Stumm
Wer bin ich? Bin ich diejenige, die andere in mir sehen? Bin ich diejenige, die ich früher einmal war? Bin ich diejenige, die sich hinter all den Mauern versteckt, die ich um mich herum aufgebaut habe?
Die Wahrheit? Ich habe keine Ahnung. Ich weiß nicht mehr warum ich hier bin, was der Sinn meiner Existenz ist. Aber jede Schule braucht ein Opfer, nicht wahr? Vielleicht ist das meine Bestimmung.
»Pass doch auf wo du hintrittst! «
Mit einem lauten Knall traf mein Körper auf den Fußboden der Schule. Meine Sachen verteilten sich im Korridor.
Lachend drehten sich die Schüler zu mir um.
»Was macht denn die Stumme am Boden? Endlich begriffen wo du hingehörst? «
Mit aller Selbstbeherrschung, die ich aufbringen konnte drängte ich die Tränen zurück und rappelte mich auf.
Die Welt vor mir verschwamm zu verschiedenfarbigen Punkten, während der Schmerz des Aufpralles in meinem Körper widerhallte.
»Willst du dich nicht verteidigen? Oder warte einmal. Das habe ich ja ganz vergessen. Du kannst nicht reden, oder? Aber was mich schon immer interessiert hat: Bist du einfach nur zu feig dafür, oder kannst du es wirklich nicht? Also ich persönlich tippe ja auf das erste, stummer Freak. «
So ging es den ganzen Tag. Seit zehn Jahren. Immer das Gleiche. Man sollte meinen, dass es ihnen irgendwann zu langweilig wird. Anscheinend aber nicht. Sie werden nie aufhören.

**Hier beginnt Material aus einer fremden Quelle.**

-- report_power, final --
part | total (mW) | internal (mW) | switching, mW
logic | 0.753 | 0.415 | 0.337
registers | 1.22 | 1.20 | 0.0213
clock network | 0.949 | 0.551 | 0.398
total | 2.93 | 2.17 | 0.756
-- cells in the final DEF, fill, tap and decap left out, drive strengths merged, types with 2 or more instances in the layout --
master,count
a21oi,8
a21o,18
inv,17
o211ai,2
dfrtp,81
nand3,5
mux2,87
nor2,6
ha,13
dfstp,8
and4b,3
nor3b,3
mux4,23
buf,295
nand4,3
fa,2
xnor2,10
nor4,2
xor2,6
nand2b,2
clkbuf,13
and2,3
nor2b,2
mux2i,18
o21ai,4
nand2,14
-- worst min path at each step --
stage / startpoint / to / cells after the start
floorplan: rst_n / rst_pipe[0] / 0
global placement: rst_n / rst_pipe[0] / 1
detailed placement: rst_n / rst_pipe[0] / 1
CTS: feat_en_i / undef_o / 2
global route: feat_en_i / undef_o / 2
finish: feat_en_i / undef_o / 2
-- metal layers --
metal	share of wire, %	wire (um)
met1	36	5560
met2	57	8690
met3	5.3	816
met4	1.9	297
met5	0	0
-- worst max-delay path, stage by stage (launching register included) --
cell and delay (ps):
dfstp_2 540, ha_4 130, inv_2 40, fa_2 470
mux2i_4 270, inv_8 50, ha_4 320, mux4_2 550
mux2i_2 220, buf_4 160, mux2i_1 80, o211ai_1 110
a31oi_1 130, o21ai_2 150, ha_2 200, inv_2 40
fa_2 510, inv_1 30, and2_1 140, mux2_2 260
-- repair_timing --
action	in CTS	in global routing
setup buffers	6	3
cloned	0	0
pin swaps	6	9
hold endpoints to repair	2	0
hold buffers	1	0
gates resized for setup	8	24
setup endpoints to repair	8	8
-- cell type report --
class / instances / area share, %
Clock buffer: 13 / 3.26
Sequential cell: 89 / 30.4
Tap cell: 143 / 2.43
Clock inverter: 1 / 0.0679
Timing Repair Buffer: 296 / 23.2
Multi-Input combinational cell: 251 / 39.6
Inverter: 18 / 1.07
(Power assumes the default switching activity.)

24/7 machen sie mich nieder. Warum? Ich weiß es nicht. Vielleicht weil ich nicht reden kann. Vielleicht weil ich das Mädchen bin, das nicht normal ist. Nicht wie der Durchschnitt. Aber sie brauchen ja gar keinen Grund dazu. Sie brauchen nur Leute die hinter ihnen stehen. Es lustig finden was sie machen, sie dabei unterstützen. Dafür müssen sie nicht Einzelheiten über mein Leben, über meine Vergangenheit wissen. Sie müssen nicht den Grund kennen, warum ich aufgehört habe zu reden. Es interessiert niemanden. Das einzige was sie wollen, ist ein Opfer. Damit sie stärker erscheinen und nicht selbst irgendwann zum Opfer werden.

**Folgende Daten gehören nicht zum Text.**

**src/rtl/i2cf_pkg.sv**
```systemverilog
package i2cf_pkg;
    // register byte addresses
    localparam logic [7:0] ADR_CAPS  = 8'h00;
    localparam logic [7:0] ADR_CTRL  = 8'h04;
    localparam logic [7:0] ADR_STAT  = 8'h08;
    localparam logic [7:0] ADR_IEN   = 8'h0C;
    localparam logic [7:0] ADR_WMARK = 8'h10;
    localparam logic [7:0] ADR_FILL  = 8'h14;
    localparam logic [7:0] ADR_TXCMD = 8'h18;
    localparam logic [7:0] ADR_RXDAT = 8'h1C;

    // control bits
    localparam int CT_EN   = 0;
    localparam int CT_SRST = 1;
    localparam int CT_TXFL = 8;
    localparam int CT_RXFL = 9;

    // status bits
    localparam int ST_TXREQ = 0;
    localparam int ST_RXRDY = 1;
    localparam int ST_STOP  = 9;
    localparam int ST_NACK  = 10;
    localparam int ST_ARB   = 11;
    localparam int ST_MBUSY = 24;
    localparam int ST_BBUSY = 25;

    localparam int RX_EMPTY_BIT = 14;
    localparam logic [31:0] IEN_MASK = 32'h0300_0E03;

    localparam int CMD_W = 11;
    localparam int NUM_EVT = 3;
endpackage

```
**src/rtl/i2cf_fifo.sv**
```systemverilog
module i2cf_fifo #(
    parameter int W  = 8,
    parameter int AW = 2
) (
    input  logic          clk,
    input  logic          rst_n,
    input  logic          flush,
    input  logic          push,
    input  logic          pop,
    input  logic [W-1:0]  wdata,
    output logic [W-1:0]  rdata,
    output logic [AW:0]   count,
    output logic          full,
    output logic          empty
);
    localparam int DEPTH = 1 << AW;
    localparam logic [AW:0] FULL_CNT = (AW+1)'(DEPTH);

    typedef struct packed {
        logic [DEPTH-1:0][W-1:0] mem;
        logic [AW-1:0]           wptr;
        logic [AW-1:0]           rptr;
        logic [AW:0]             cnt;
    } fifo_st_t;

    fifo_st_t s_d, s_q;
    logic do_push, do_pop;

    always_comb begin
        s_d     = s_q;
        do_push = push && (s_q.cnt != FULL_CNT);
        do_pop  = pop && (s_q.cnt != '0);
        if (flush) begin
            s_d.wptr = '0;
            s_d.rptr = '0;
            s_d.cnt  = '0;
        end else begin
            if (do_push) begin
                s_d.mem[s_q.wptr] = wdata;
                s_d.wptr          = s_q.wptr + 1'b1;
            end
            if (do_pop) begin
                s_d.rptr = s_q.rptr + 1'b1;
            end
            s_d.cnt = s_q.cnt + {{AW{1'b0}}, do_push} - {{AW{1'b0}}, do_pop};
        end
    end

    always_ff @(posedge clk or negedge rst_n) begin
        if (!rst_n) s_q <= '0;
        else        s_q <= s_d;
    end

    assign rdata = s_q.mem[s_q.rptr];
    assign count = s_q.cnt;
    assign full  = (s_q.cnt == FULL_CNT);
    assign empty = (s_q.cnt == '0);

    p_count_bound_r3: assert property (@(posedge clk) disable iff (!rst_n)
        count <= FULL_CNT);
    p_full_drop_r3: assert property (@(posedge clk) disable iff (!rst_n)
        (full && push && !pop && !flush) |=> full);
    p_flush_empty_r10: assert property (@(posedge clk) disable iff (!rst_n)
        flush |=> empty);
endmodule

```
**src/rtl/i2cf_events.sv**
```systemverilog
module i2cf_events #(
    parameter int N = 3
) (
    input  logic         clk,
    input  logic         rst_n,
    input  logic         wipe,
    input  logic [N-1:0] set,
    input  logic [N-1:0] clr,
    output logic [N-1:0] flags
);
    typedef struct packed {
        logic [N-1:0] flg;
    } evt_st_t;

    evt_st_t e_d, e_q;

    always_comb begin
        e_d = e_q;
        if (wipe) e_d.flg = '0;
        else      e_d.flg = (e_q.flg & ~clr) | set;
    end

    always_ff @(posedge clk or negedge rst_n) begin
        if (!rst_n) e_q <= '0;
        else        e_q <= e_d;
    end

    assign flags = e_q.flg;

    for (genvar i = 0; i < N; i++) begin : g_chk
        p_set_wins_r7: assert property (@(posedge clk) disable iff (!rst_n)
            (set[i] && !wipe) |=> flags[i]);
        p_sticky_hold_r7: assert property (@(posedge clk) disable iff (!rst_n)
            (flags[i] && !clr[i] && !wipe) |=> flags[i]);
        p_wipe_r11: assert property (@(posedge clk) disable iff (!rst_n)
            wipe |=> !flags[i]);
    end
endmodule

```
**src/rtl/i2c_cmd_regfront.sv**
```systemverilog
module i2c_cmd_regfront
    import i2cf_pkg::*;
#(
    parameter int TX_AW = 2,
    parameter int RX_AW = 2
) (
    input  logic              clk,
    input  logic              rst_n,
    input  logic              reg_wr,
    input  logic              reg_rd,
    input  logic [7:0]        reg_addr,
    input  logic [31:0]       reg_wdata,
    output logic [31:0]       reg_rdata,
    output logic              master_en,
    output logic              eng_tx_valid,
    output logic [CMD_W-1:0]  eng_tx_cmd,
    input  logic              eng_tx_pop,
    input  logic              eng_rx_push,
    input  logic [7:0]        eng_rx_byte,
    input  logic              eng_stop_evt,
    input  logic              eng_nack_evt,
    input  logic              eng_arb_evt,
    input  logic              eng_mbusy,
    input  logic              eng_bbusy,
    output logic              irq
);
    localparam int TX_CW = TX_AW + 1;
    localparam int RX_CW = RX_AW + 1;

    typedef struct packed {
        logic        en;
        logic        srst;
        logic [31:0] ien;
        logic [7:0]  tx_wm;
        logic [7:0]  rx_wm;
        logic        mbusy;
        logic        bbusy;
    } regs_t;

    regs_t r_d, r_q;

    logic wr_ctrl, wr_stat, wr_ien, wr_wm, wr_tx, rd_rx;
    logic tx_flush, rx_flush, tx_push;
    logic [TX_CW-1:0] tx_count;
    logic [RX_CW-1:0] rx_count;
    logic             tx_full, tx_empty, rx_full, rx_empty;
    logic [7:0]       rx_head;
    logic [7:0]       tx_cnt8, rx_cnt8;
    logic [NUM_EVT-1:0] evt_set, evt_clr, evt_flags;
    logic [31:0]      status_w;

    // write / read decode
    always_comb begin
        wr_ctrl = reg_wr && (reg_addr == ADR_CTRL);
        wr_stat = reg_wr && (reg_addr == ADR_STAT);
        wr_ien  = reg_wr && (reg_addr == ADR_IEN);
        wr_wm   = reg_wr && (reg_addr == ADR_WMARK);
        wr_tx   = reg_wr && (reg_addr == ADR_TXCMD);
        rd_rx   = reg_rd && (reg_addr == ADR_RXDAT);
    end

    // next-state of the configuration registers
    always_comb begin
        r_d       = r_q;
        r_d.mbusy = eng_mbusy;
        r_d.bbusy = eng_bbusy;
        if (wr_ctrl) begin
            r_d.en   = reg_wdata[CT_EN];
            r_d.srst = reg_wdata[CT_SRST];
        end
        if (wr_ien) begin
            r_d.ien = reg_wdata & IEN_MASK;
        end
        if (r_q.srst) begin
            r_d.tx_wm = '0;
            r_d.rx_wm = '0;
        end else if (wr_wm) begin
            r_d.tx_wm = reg_wdata[7:0];
            r_d.rx_wm = reg_wdata[23:16];
        end
    end

    always_ff @(posedge clk or negedge rst_n) begin
        if (!rst_n) r_q <= '0;
        else        r_q <= r_d;
    end

    // FIFO control strobes
    always_comb begin
        tx_flush = r_q.srst || (wr_ctrl && reg_wdata[CT_TXFL]);
        rx_flush = r_q.srst || (wr_ctrl && reg_wdata[CT_RXFL]);
        tx_push  = wr_tx && !r_q.srst;
    end

    i2cf_fifo #(.W(CMD_W), .AW(TX_AW)) u_txq (
        .clk   (clk),
        .rst_n (rst_n),
        .flush (tx_flush),
        .push  (tx_push),
        .pop   (eng_tx_pop),
        .wdata (reg_wdata[CMD_W-1:0]),
        .rdata (eng_tx_cmd),
        .count (tx_count),
        .full  (tx_full),
        .empty (tx_empty)
    );

    i2cf_fifo #(.W(8), .AW(RX_AW)) u_rxq (
        .clk   (clk),
        .rst_n (rst_n),
        .flush (rx_flush),
        .push  (eng_rx_push),
        .pop   (rd_rx),
        .wdata (eng_rx_byte),
        .rdata (rx_head),
        .count (rx_count),
        .full  (rx_full),
        .empty (rx_empty)
    );

    // sticky events: index 0 stop, 1 nack, 2 arbitration
    always_comb begin
        evt_set = {eng_arb_evt, eng_nack_evt, eng_stop_evt};
        evt_clr = wr_stat ? reg_wdata[ST_ARB:ST_STOP] : '0;
    end

    i2cf_events #(.N(NUM_EVT)) u_evt (
        .clk   (clk),
        .rst_n (rst_n),
        .wipe  (r_q.srst),
        .set   (evt_set),
        .clr   (evt_clr),
        .flags (evt_flags)
    );

    // status word assembly
    always_comb begin
        tx_cnt8  = 8'(tx_count);
        rx_cnt8  = 8'(rx_count);
        status_w = '0;
        status_w[ST_TXREQ]        = (tx_cnt8 <= r_q.tx_wm);
        status_w[ST_RXRDY]        = (rx_cnt8 > r_q.rx_wm);
        status_w[ST_ARB:ST_STOP]  = evt_flags;
        status_w[ST_MBUSY]        = r_q.mbusy;
        status_w[ST_BBUSY]        = r_q.bbusy;
    end

    // read mux
    always_comb begin
        reg_rdata = '0;
        unique case (reg_addr)
            ADR_CAPS:  reg_rdata = {20'b0, 4'(RX_AW), 4'b0, 4'(TX_AW)};
            ADR_CTRL:  reg_rdata = {30'b0, r_q.srst, r_q.en};
            ADR_STAT:  reg_rdata = status_w;
            ADR_IEN:   reg_rdata = r_q.ien;
            ADR_WMARK: reg_rdata = {8'b0, r_q.rx_wm, 8'b0, r_q.tx_wm};
            ADR_FILL:  reg_rdata = {8'b0, rx_cnt8, 8'b0, tx_cnt8};
            ADR_RXDAT: reg_rdata = {17'b0, rx_empty, 6'b0, (rx_empty ? 8'h00 : rx_head)};
            default:   reg_rdata = '0;
        endcase
    end

    assign master_en    = r_q.en;
    assign eng_tx_valid = !tx_empty;
    assign irq          = |(status_w & r_q.ien);

    p_irq_masked_r9: assert property (@(posedge clk) disable iff (!rst_n)
        (r_q.ien == '0) |-> !irq);
    p_rx_empty_read_r5: assert property (@(posedge clk) disable iff (!rst_n)
        (rd_rx && rx_empty && !eng_rx_push) |=> rx_empty);
    p_busy_track_r8: assert property (@(posedge clk) disable iff (!rst_n)
        1'b1 |=> (status_w[ST_MBUSY] == $past(eng_mbusy)));
    p_srst_empty_r11: assert property (@(posedge clk) disable iff (!rst_n)
        r_q.srst |=> (tx_empty && rx_empty));
    p_rx_full_keep_r12: assert property (@(posedge clk) disable iff (!rst_n)
        (rx_full && eng_rx_push && !rd_rx && !rx_flush) |=> rx_full);
endmodule

```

Gebückt war meine Haltung, Blick auf den Boden gesenkt. Meine Taktik, zu verhindern aus der Menge herauszustechen.
Doch ich werde es wohl nie schaffen unsichtbar zu werden, egal wie sehr ich es mir wünsche.

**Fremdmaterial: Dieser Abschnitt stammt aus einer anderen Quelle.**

===== src/rtl/fsl_sticky.sv =====
module fsl_sticky #(
    parameter logic RST_VAL = 1'b0
) (
    input  logic clk,
    input  logic rst_n,
    input  logic set_i,
    input  logic clr_i,
    output logic q_o
);
    always_ff @(posedge clk or negedge rst_n) begin
        if (!rst_n)     q_o <= RST_VAL;
        else if (set_i) q_o <= 1'b1;
        else if (clr_i) q_o <= 1'b0;
    end


    set_wins_chk: assert property (@(posedge clk) disable iff (!rst_n)
        set_i |=> q_o);

    clear_takes_chk: assert property (@(posedge clk) disable iff (!rst_n)
        (clr_i && !set_i) |=> !q_o);

    hold_chk: assert property (@(posedge clk) disable iff (!rst_n)
        (!set_i && !clr_i) |=> $stable(q_o));
endmodule


===== src/rtl/fsl_frame_fsm.sv =====
module fsl_frame_fsm
    import fsl_pkg::*;
#(
    parameter int FRAME_BITS = 8,
    parameter int CW         = $clog2(FRAME_BITS + 2)
) (
    input  logic          clk,
    input  logic          rst_n,
    input  logic          frame_start,
    input  logic          frame_end,
    input  logic          sclk_fall,
    input  logic          sclk_rise,
    output logic          in_frame,
    output logic          fall_evt,
    output logic [CW:0]   fall_idx,
    output logic          short_set,
    output logic          long_set
);
    localparam logic [CW-1:0] BITS_C = CW'(FRAME_BITS);
    localparam logic [CW-1:0] SAT_C  = {CW{1'b1}};

    frame_state_e   state_q, state_d;
    logic [CW-1:0]  fall_cnt_q;
    logic [CW-1:0]  rise_cnt_q;

    always_comb begin
        state_d = state_q;
        unique case (state_q)
            FR_IDLE:  if (frame_start) state_d = FR_COUNT;
            FR_COUNT: begin
                if (frame_end)                                state_d = FR_IDLE;
                else if (sclk_rise && rise_cnt_q == BITS_C)   state_d = FR_OVER;
            end
            FR_OVER:  if (frame_end) state_d = FR_IDLE;
            default:  state_d = FR_IDLE;
        endcase
    end

    always_ff @(posedge clk or negedge rst_n) begin
        if (!rst_n) begin
            state_q    <= FR_IDLE;
            fall_cnt_q <= '0;
            rise_cnt_q <= '0;
        end else begin
            state_q <= state_d;
            if (state_q == FR_IDLE) begin
                if (frame_start) begin
                    fall_cnt_q <= '0;
                    rise_cnt_q <= '0;
                end
            end else if (!frame_end) begin
                if (sclk_fall && fall_cnt_q != SAT_C)
                    fall_cnt_q <= fall_cnt_q + 1'b1;
                if (state_q == FR_COUNT && sclk_rise && rise_cnt_q != BITS_C)
                    rise_cnt_q <= rise_cnt_q + 1'b1;
            end
        end
    end

    always_comb begin
        in_frame  = (state_q != FR_IDLE);
        fall_idx  = {1'b0, fall_cnt_q} + (CW+1)'(1);
        fall_evt  = in_frame && sclk_fall && !frame_end;
        short_set = in_frame && frame_end && (fall_cnt_q < BITS_C);
        long_set  = (state_q == FR_COUNT) && !frame_end && sclk_rise
                    && (rise_cnt_q == BITS_C);
    end


    idle_hold_chk: assert property (@(posedge clk) disable iff (!rst_n)
        (state_q == FR_IDLE && !frame_start) |=> $stable(fall_cnt_q));

    over_entry_chk: assert property (@(posedge clk) disable iff (!rst_n)
        long_set |=> (state_q == FR_OVER));

    frame_close_chk: assert property (@(posedge clk) disable iff (!rst_n)
        (frame_end && in_frame) |=> (state_q == FR_IDLE));
endmodule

So schnell es mir möglich war packte ich meine Sachen zusammen. Die geflüsterten Beleidigungen ignorierend, die mir an den Kopf geworfen wurden.
Sie werden beliebter, wenn sie mich beleidigen. Wegen dieser Tatsache verschwenden sie nicht einmal einen zweiten Gedanken daran, was diese Wörter wirklich anrichten können. Worte schneiden manchmal tiefere Wunden als Taten. Nicht immer, aber oft. Und man gewöhnt sich nie an Beleidigungen. Es ist unmöglich sich daran zu gewöhnen Freak, Hure, Stumme, Versagerin, … genannt zu werden. Jedes einzelne unbedachte Wort schneidet eine weitere Wunde, hinterlässt eine Narbe. Eine unter vielen. Bald werden es zu viele Wunden sein.
Als ich mich gerade bückte um mein Buch aufzuheben, trat jemand mit voller Absicht auf meine Hand.
Es reicht. Ich kann das nicht mehr. Genug!